There’s no such thing as risk-free love.
I know that this is absolutely true when I watch my daughter, with her chin resting on the farm gate. She’s got this one long worry-crease above her brow. Inside the calf pen, a veterinarian puts a stethoscope to the heart of a sick baby calf.
He’s listening for beats per second. But me? I’m trying to get a fix on how that young girl’s heart might be thumping right about now. I’m watching the way she wears her heart on the outside of her body — a mother’s heart, I think.
She winces when the veterinarian gives the calf a shot with a long needle. Her hands grip the gate. Yes, she winces — the way I winced when I took her in for her first immunizations as an infant ten years ago. And now, my grown-up girl looks down the gate at me, eyes wide and pooling as her baby calf fights and kicks and groans.
Love stings.
“Is she going to be ok, Mom?” she whispers. “She isn’t going to die, is she?”

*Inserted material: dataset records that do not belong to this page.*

[src/rtl/pq_trial_div_filter.sv]
// Trial-division filter between the p/q candidate FIFO and the primality-test FIFO.
// Pops one candidate and shifts it MSB first through per-prime remainder
// accumulators for the small odd primes {3,5,7,11,13,17,19,23}. It drops the
// candidate if it is even or has a zero remainder, and otherwise pushes it downstream.
// Ports:
//   aclk, areset                  clock, synchronous active-high reset
//   pq_fifo_dout/_empty/_rd_en    upstream FIFO read side (data valid the cycle after rd_en)
//   cand_fifo_din/_wr_en/_full    downstream FIFO write side
//   cnt_pass, cnt_reject          wrapping 32-bit outcome counters
//   busy                          high whenever the FSM is outside IDLE
module pq_trial_div_filter #(
  parameter int unsigned NUM_BITS   = 128,
  parameter int unsigned NUM_PRIMES = 8
) (
  input  logic                aclk,
  input  logic                areset,
  input  logic [NUM_BITS-1:0] pq_fifo_dout,
  input  logic                pq_fifo_empty,
  output logic                pq_fifo_rd_en,
  output logic [NUM_BITS-1:0] cand_fifo_din,
  output logic                cand_fifo_wr_en,
  input  logic                cand_fifo_full,
  output logic [31:0]         cnt_pass,
  output logic [31:0]         cnt_reject,
  output logic                busy
);

  localparam int unsigned CNT_W = (NUM_BITS > 1) ? $clog2(NUM_BITS) : 1;
  localparam int unsigned REM_W = 5;

  typedef enum logic [2:0] {IDLE, RD, LATCH, SCAN, DECIDE, WRITE} state_t;

  state_t                              state_q;
  logic [NUM_BITS-1:0]                 shift_q;
  logic [NUM_BITS-1:0]                 held_q;
  logic [CNT_W-1:0]                    bit_cnt_q;
  logic [NUM_PRIMES-1:0][REM_W-1:0]    rem_q;
  logic [NUM_PRIMES-1:0][REM_W-1:0]    rem_d;
  logic [NUM_PRIMES-1:0][REM_W:0]      t_c;
  logic [NUM_PRIMES-1:0]               rem_zero_c;
  logic                                rd_en_q;
  logic                                wr_en_q;
  logic                                busy_q;
  logic [NUM_BITS-1:0]                 din_q;
  logic [31:0]                         pass_q;
  logic [31:0]                         rej_q;

  // Table of small odd primes; index i selects the i-th entry.
  function automatic logic [REM_W-1:0] prime_at(input int unsigned idx);
    case (idx)
      0:       return REM_W'(3);
      1:       return REM_W'(5);
      2:       return REM_W'(7);
      3:       return REM_W'(11);
      4:       return REM_W'(13);
      5:       return REM_W'(17);
      6:       return REM_W'(19);
      default: return REM_W'(23);
    endcase
  endfunction

  // One remainder step per prime: r' = (2r+b) mod p. Because r < p, 2r+b < 2p,
  // so a single conditional subtraction is enough.
  always_comb begin
    rem_d      = rem_q;
    t_c        = '0;
    rem_zero_c = '0;
    for (int unsigned i = 0; i < NUM_PRIMES; i++) begin
      t_c[i]        = {rem_q[i], shift_q[NUM_BITS-1]};
      rem_d[i]      = (t_c[i] >= {1'b0, prime_at(i)})
                      ? REM_W'(t_c[i] - {1'b0, prime_at(i)})
                      : t_c[i][REM_W-1:0];
      rem_zero_c[i] = (rem_q[i] == '0);
    end
  end

  // Control FSM with the datapath registers and registered outputs.
  always_ff @(posedge aclk) begin
    if (areset) begin
      state_q   <= IDLE;
      shift_q   <= '0;
      held_q    <= '0;
      bit_cnt_q <= '0;
      rem_q     <= '0;
      rd_en_q   <= 1'b0;
      wr_en_q   <= 1'b0;
      busy_q    <= 1'b0;
      din_q     <= '0;
      pass_q    <= '0;
      rej_q     <= '0;
    end else begin
      rd_en_q <= 1'b0;
      wr_en_q <= 1'b0;
      case (state_q)
        IDLE: begin
          if (!pq_fifo_empty) begin
            state_q <= RD;
            rd_en_q <= 1'b1;
            busy_q  <= 1'b1;
          end
        end
        RD: state_q <= LATCH;
        LATCH: begin
          shift_q   <= pq_fifo_dout;
          held_q    <= pq_fifo_dout;
          rem_q     <= '0;
          bit_cnt_q <= CNT_W'(NUM_BITS - 1);
          state_q   <= SCAN;
        end
        SCAN: begin
          rem_q   <= rem_d;
          shift_q <= shift_q << 1;
          if (bit_cnt_q == '0) begin
            state_q <= DECIDE;
          end else begin
            bit_cnt_q <= bit_cnt_q - CNT_W'(1);
          end
        end
        DECIDE: begin
          // Even candidates and multiples of any active table prime are dropped.
          if (!held_q[0] || (|rem_zero_c)) begin
            rej_q   <= rej_q + 32'd1;
            state_q <= IDLE;
            busy_q  <= 1'b0;
          end else begin
            state_q <= WRITE;
          end
        end
        WRITE: begin
          if (!cand_fifo_full) begin
            din_q   <= held_q;
            wr_en_q <= 1'b1;
            pass_q  <= pass_q + 32'd1;
            state_q <= IDLE;
            busy_q  <= 1'b0;
          end
        end
        default: begin
          state_q <= IDLE;
          busy_q  <= 1'b0;
        end
      endcase
    end
  end

  assign pq_fifo_rd_en   = rd_en_q;
  assign cand_fifo_din   = din_q;
  assign cand_fifo_wr_en = wr_en_q;
  assign cnt_pass        = pass_q;
  assign cnt_reject      = rej_q;
  assign busy            = busy_q;

endmodule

Lydia was the one who knew first that her calf was sick. She had told me earlier that day, as we bottle-fed, that something wasn’t right. Sherbert the Calf backed away from a half-full bottle of milk.
“Come on, Sherbs,” she cajoled, waving that gigantic bottle in front of a young calf’s face. “Come on. Drink!”
“See?” she turned to me, with wild eyes. “It’s just not right!”
Moms know these things about their babies — even 10-year-old surrogate mothers of calves.
Hours later, the vet pulled onto the yard in a pickup. Lydia shot out the back door with determination in every step.
The vet carried a stethoscope, a thermometer and a portable pharmacy.
And Lydia — carrying her worry — ran down that hill alongside him. Ran hard after love.
Here at the pen, I watch her from a distance. I try hard not to stand between her and this calamitous love that needs to have its way with her heart.
I hold back advice. I let Lydia answer the vet’s questions. I watch her stand tall, shoulders back, looking that vet straight in the eye when he confirms her fears: both calves are sick. Probably pneumonia.
I see it, how she feels the need to muster up the strength to carry a burden, because that’s part of love. Love can be erratic, like it might drop straight out of the bottom of her heart. You’re laughing one day, and worried sick the next.
For a moment, I sense something Edenic about what I see across the gate.
I remember the story in Genesis, when the Lord formed all the animals. He gave them feathers and fur and sharp claws and tentacles. He fashioned cows with wet noses and long eyelashes. Then, God asked man to care for them … and to give them names.
Lydia named her calves. They are Sherbert and Daisy. And you know, if
you give something a name, you approach it a whole new way — with a tenderness that changes you on the inside. They aren’t merely 357 and 358. They aren’t Things One and Two. They have distinct hair-lines, and personalities, and names. And you can’t NOT love something you’ve named.
But now they’re sick.
Love is risky like that.
As mothers and daughters and uncles and cousins, we love anyway. We love … even when we know love might fade or might break out heart. Or might get a fever — or cancer. We love, even if love stays out past curfew. We know that love might break the rules, or break the glass, or spill the milk (or spill the beans). But we love anyway. Because that’s what we were made for: love.
We know that love might run out the door … but if it does, we pray that love comes running back again).
Because we also know that Love
protects,
loves,
hopes,
perseveres.
In the end, love prevails. And we know that Love died for messy, erratic us. And in some unfathomable mystery, we must have been worth every calamitous risk. Or it simply wouldn’t have happened.
I watch my daughter here, on this side of the gate, knowing that love hurts. But she decides that love is worth the risk. I know it, because instead of turning her back and walking away, she reaches a hand through the gate to run fingers along the body of someone she named. Someone she loves. Someone who’s worth the risk.